Knowing she must check the fire and the stew in the house, she carefully tucked tiny Jessica safely back in her nest of hay. "I'll be right back, you sleep tight." She kissed her cheek, and wiped a tear from her own. Turning to the cows and Goldie she said, "You all watch over her while I'm gone."
She snatched the lantern from its peg and made the dash from barn to cabin, the never-ending wind at her back. Inside she found the fire nearly out, but the stew still delightfully warm. Building the fire back up, stirring the stew and gathering another blanket to swaddle Jessica took only moments, and through the bitter, blinding darkness she ran for the barn, shielding her face from the stinging snow.
Fighting the wind to pull closed the heavy door, for an instant the wind's roar was blocked. Was that a bell? Did she hear ringing bells? Or were her ears simply ringing in the wail of the wind? She strained her eyes in the direction of what she imagined was the ringing bells. Is that a light? Could that be a light? But what could there be out there moving in this horrible wind? It didn't appear to be a horse and rider, so her hopes sank as quickly as they'd soared. The bells stopped and the light vanished. Sarah pulled tight the door, made fast the latch, then hurried to Jessica to add the extra blanket.
Clover mooed, Goldie stomped and whinnied. Before Sarah could react, from the outside, above the wind, came an answering whinny. “Scout?” Sarah yelled, tears streaming her face. Terrified of the possible answer she yelled, “Scout, is that you? Is Jed with you?” Bells, did she hear bells again? With wings on her feet she flew to the door, only to have the latch yanked from her grasp.
Stunned she starred into darkness, and there stood Jed flashing an ice covered smile as wide as the mountains themselves, holding Scout's rope. Behind Scout stood two horses harnessed to a wagon with canvas stretched over it. “Brought ya a few Christmas visitors Sarah!” Jed waved a hand toward the wagon. Sarah's knees melted, she crumbled to the ground.
“Hey now,” Jed scooped her up with a hearty laugh. “We can't have this, we have us a Christmas Eve party to put on for the young 'ins!”

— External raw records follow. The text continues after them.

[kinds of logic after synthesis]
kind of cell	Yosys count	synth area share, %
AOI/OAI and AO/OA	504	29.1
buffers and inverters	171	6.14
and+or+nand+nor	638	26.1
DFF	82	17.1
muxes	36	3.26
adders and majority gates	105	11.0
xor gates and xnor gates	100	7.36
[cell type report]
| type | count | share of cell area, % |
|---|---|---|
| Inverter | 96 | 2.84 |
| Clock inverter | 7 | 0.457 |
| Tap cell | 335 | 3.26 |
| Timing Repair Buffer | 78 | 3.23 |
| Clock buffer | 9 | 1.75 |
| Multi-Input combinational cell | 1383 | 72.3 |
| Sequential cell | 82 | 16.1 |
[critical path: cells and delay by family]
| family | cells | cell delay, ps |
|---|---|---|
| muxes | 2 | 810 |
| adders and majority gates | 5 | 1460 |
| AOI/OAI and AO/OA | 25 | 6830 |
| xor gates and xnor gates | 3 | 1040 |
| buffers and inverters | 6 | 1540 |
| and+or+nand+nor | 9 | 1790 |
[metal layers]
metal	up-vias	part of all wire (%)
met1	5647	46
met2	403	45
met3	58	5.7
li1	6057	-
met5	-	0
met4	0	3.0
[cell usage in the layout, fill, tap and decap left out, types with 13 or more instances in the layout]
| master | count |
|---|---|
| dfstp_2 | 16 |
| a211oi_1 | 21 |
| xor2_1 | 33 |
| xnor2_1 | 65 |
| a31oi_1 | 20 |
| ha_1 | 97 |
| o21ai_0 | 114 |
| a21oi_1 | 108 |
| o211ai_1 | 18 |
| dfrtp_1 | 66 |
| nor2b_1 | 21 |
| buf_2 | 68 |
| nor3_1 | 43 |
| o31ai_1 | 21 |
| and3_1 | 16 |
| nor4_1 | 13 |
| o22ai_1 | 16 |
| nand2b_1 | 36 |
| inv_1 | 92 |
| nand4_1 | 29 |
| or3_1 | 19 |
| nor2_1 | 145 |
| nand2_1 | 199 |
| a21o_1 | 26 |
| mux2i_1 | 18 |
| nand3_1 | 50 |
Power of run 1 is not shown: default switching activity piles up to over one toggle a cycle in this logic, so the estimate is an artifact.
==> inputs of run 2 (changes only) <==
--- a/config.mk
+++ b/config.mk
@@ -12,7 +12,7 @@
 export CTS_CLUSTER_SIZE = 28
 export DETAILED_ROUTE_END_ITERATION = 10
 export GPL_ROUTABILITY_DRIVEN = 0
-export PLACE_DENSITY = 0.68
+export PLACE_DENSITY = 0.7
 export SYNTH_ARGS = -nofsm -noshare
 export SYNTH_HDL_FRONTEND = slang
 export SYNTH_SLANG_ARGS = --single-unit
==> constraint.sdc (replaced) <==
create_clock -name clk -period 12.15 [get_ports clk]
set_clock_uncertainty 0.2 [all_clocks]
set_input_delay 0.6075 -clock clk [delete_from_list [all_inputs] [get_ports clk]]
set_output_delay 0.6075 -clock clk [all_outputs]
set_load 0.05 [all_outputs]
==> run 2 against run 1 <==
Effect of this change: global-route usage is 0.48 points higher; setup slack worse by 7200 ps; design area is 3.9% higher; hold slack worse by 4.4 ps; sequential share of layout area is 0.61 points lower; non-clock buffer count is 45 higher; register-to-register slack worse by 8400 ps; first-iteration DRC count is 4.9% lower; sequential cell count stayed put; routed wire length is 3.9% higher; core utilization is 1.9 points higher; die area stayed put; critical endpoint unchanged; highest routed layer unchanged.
<file path="config.mk">
export PLATFORM = sky130hd
export DESIGN_NAME = uart_regs_fifo
export DESIGN_NICKNAME = d
export VERILOG_FILES = /design/src/rtl/uart_regs_fifo.sv
export SDC_FILE = /design/constraint.sdc
export NUM_CORES = 1
export LEC_CHECK = 0
export ABC_AREA = 1
export BUFFER_PORTS_ARGS = -buffer_cell sky130_fd_sc_hd__buf_4
export CAP_MARGIN = 20
export CORE_ASPECT_RATIO = 1.1
export CORE_MARGIN = 8
export CORE_UTILIZATION = 50
export CTS_CLUSTER_SIZE = 28
export DETAILED_ROUTE_END_ITERATION = 10
export GPL_TIMING_DRIVEN = 1
export PLACE_DENSITY = 0.87
export SLEW_MARGIN = 20
export SYNTH_ARGS = -nofsm -noshare
export SYNTH_HDL_FRONTEND = slang
export SYNTH_SLANG_ARGS = --single-unit
</file>
<file path="constraint.sdc">
create_clock -name ACLK -period 2.6 [get_ports ACLK]
set_input_delay 0.52 -clock ACLK [delete_from_list [all_inputs] [get_ports ACLK]]
set_output_delay 0.52 -clock ACLK [all_outputs]
set_load 0.05 [all_outputs]
</file>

Jed, Shorty and Jake fought the wind to swing open the big barn door, Martha led Scout and the team right into the barn. Every hand worked together to pull the door closed behind the wagon. Martha flipped down the wagon tail gate, and one by one giggling and laughing children slid out.

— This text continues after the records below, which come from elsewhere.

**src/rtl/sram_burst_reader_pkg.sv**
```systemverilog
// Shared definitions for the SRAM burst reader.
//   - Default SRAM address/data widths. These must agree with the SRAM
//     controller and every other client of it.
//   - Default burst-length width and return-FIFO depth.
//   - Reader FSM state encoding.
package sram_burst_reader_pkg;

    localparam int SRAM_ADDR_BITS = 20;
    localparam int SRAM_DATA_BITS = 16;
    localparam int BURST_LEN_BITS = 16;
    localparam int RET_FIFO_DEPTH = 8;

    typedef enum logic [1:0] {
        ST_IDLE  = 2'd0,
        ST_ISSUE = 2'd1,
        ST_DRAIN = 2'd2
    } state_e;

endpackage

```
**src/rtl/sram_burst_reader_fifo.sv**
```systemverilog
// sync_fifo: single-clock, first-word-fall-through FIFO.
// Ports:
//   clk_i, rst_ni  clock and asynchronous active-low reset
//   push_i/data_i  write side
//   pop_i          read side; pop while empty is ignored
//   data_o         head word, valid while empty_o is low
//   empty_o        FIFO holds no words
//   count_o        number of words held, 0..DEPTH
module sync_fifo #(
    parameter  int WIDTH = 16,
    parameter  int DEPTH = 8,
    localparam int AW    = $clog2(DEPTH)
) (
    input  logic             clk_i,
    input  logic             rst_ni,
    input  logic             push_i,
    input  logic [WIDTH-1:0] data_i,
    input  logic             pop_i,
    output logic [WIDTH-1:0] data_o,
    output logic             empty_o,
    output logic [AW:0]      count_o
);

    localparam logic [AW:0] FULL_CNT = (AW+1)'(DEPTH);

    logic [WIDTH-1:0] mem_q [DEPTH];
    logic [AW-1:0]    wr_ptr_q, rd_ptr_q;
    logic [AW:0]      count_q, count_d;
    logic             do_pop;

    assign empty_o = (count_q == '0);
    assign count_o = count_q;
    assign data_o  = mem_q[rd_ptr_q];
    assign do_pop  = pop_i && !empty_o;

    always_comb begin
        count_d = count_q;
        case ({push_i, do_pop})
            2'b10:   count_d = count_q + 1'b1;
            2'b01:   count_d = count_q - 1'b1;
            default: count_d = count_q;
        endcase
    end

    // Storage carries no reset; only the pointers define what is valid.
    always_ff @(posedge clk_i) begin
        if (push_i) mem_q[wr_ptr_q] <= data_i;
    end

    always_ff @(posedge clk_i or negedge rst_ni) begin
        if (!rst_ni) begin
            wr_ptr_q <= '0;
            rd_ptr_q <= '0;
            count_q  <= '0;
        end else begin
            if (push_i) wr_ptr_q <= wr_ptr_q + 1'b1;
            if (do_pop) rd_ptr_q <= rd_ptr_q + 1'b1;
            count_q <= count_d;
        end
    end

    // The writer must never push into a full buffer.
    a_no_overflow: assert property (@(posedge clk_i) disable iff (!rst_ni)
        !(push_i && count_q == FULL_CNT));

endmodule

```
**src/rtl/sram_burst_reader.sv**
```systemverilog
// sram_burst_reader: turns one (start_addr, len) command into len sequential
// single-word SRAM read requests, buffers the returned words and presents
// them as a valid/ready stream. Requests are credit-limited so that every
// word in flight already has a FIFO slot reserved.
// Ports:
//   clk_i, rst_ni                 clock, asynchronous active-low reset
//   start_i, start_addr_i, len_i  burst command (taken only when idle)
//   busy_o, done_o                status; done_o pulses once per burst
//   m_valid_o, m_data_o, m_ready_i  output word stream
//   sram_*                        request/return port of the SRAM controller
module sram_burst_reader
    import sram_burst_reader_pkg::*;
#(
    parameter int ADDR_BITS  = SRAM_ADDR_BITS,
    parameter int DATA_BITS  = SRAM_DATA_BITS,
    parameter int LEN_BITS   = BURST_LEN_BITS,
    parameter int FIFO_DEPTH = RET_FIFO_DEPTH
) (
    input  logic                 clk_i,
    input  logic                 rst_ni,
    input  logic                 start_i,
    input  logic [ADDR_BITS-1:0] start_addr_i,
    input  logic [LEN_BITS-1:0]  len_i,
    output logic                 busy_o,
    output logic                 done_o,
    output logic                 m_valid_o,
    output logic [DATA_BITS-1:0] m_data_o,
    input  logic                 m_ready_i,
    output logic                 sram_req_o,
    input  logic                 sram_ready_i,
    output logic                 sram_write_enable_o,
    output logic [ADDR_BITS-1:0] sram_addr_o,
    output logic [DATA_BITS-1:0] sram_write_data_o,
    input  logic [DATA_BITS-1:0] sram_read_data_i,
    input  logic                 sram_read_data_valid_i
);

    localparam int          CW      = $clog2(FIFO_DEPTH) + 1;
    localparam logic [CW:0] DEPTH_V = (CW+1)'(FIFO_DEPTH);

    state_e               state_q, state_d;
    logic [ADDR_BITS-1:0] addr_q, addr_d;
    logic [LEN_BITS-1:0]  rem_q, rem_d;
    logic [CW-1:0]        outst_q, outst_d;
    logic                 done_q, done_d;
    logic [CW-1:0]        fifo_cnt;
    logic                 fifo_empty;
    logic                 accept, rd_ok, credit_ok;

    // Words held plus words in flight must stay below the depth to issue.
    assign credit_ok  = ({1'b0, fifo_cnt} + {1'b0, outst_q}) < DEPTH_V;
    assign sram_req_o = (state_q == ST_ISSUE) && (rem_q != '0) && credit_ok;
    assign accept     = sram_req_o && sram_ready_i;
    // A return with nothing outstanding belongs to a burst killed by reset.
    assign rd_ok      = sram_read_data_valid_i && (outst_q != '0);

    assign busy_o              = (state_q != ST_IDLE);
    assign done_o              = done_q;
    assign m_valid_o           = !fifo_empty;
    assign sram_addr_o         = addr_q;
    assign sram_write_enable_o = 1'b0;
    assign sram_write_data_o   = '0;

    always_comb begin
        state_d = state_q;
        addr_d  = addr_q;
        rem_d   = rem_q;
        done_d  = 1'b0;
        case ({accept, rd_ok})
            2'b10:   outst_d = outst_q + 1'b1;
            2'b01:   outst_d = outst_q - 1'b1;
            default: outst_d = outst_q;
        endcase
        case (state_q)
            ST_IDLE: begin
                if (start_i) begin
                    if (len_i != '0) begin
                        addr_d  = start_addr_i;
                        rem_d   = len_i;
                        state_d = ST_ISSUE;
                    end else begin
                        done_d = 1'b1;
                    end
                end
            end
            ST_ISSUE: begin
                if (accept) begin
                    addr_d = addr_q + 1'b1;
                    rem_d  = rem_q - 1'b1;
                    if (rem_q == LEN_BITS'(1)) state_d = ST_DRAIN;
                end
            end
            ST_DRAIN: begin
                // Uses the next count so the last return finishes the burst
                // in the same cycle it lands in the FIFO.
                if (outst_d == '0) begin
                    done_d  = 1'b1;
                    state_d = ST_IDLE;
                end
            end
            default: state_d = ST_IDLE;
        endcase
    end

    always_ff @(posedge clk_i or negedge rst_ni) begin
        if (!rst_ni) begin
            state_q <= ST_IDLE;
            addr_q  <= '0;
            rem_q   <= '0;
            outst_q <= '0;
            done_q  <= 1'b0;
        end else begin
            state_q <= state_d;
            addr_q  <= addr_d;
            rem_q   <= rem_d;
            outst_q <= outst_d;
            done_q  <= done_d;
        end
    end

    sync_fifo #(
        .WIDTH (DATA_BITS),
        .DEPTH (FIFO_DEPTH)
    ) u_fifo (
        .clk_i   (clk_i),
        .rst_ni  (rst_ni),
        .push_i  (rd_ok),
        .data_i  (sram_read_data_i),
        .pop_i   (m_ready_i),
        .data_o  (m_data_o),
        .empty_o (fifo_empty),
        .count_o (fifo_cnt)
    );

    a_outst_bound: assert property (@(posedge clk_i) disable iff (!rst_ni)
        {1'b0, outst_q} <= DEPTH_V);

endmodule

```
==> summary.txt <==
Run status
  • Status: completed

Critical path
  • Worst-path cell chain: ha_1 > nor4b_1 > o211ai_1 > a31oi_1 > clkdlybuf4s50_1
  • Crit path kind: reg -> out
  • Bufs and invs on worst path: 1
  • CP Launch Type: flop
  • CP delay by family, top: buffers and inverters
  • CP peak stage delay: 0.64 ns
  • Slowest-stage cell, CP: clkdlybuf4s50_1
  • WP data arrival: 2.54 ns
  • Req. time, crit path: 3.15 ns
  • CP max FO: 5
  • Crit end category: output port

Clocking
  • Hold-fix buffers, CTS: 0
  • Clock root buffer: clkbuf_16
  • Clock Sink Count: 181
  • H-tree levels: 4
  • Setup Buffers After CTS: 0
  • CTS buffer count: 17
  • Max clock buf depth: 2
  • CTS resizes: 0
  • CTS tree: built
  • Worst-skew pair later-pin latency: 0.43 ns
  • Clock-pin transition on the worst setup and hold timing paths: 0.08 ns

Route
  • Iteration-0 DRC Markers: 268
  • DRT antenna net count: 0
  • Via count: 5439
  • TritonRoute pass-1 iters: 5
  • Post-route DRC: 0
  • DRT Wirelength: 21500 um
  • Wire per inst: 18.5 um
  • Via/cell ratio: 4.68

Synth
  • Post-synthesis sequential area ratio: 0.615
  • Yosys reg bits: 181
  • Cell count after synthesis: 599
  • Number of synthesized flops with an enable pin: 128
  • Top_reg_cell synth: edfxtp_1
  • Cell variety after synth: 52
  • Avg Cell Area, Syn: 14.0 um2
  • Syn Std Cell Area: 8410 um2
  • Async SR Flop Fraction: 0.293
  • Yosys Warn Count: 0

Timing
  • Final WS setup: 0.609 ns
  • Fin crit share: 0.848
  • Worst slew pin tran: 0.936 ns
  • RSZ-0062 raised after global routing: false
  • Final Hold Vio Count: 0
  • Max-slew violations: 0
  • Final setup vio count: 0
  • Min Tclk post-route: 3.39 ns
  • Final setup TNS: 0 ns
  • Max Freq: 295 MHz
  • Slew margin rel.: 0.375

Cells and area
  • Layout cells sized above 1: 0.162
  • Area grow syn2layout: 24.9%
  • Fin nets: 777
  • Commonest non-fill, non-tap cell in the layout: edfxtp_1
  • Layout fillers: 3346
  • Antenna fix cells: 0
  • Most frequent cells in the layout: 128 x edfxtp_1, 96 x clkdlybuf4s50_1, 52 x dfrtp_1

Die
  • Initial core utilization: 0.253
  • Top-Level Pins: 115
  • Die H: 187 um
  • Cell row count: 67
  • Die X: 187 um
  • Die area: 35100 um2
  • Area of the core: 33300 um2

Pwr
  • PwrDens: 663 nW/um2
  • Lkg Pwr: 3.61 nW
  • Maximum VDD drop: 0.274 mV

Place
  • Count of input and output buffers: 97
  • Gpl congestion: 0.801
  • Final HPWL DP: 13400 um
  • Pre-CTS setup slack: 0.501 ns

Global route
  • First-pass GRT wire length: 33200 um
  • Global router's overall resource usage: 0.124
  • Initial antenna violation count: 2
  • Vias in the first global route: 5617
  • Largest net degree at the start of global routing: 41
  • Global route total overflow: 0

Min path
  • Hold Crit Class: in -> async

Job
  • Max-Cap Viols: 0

Sarah's knees went weak again, she grabbed onto Jed. He could see the love, relief and questions in her eyes.
“Well,” Jed started, “When I rode up to Martha's the wind already yanked the roof off that old shed they call home. Jake, Shorty and me didn't take too long to figure out there was no fixin' that rickety old building. Nobody knew what to do next, not only did they all need a place to live, but heck Sarah, this is Christmas Eve and we got songs to sing and presents to open … so we hatched a plan to stretch this canvas over the wagon, nail 'er down with boards and haul the entire outfit right here.”
With a grin and tip of his hat, Shorty yanked the sack of presents from the wagon seat, and held it high.
The children had settled down in a circle holding hands, except for little Jane, who had discovered baby Jessica. "Look Miss Martha, it's just like the story of baby Jesus, lying in the manger with all his friends in the barn."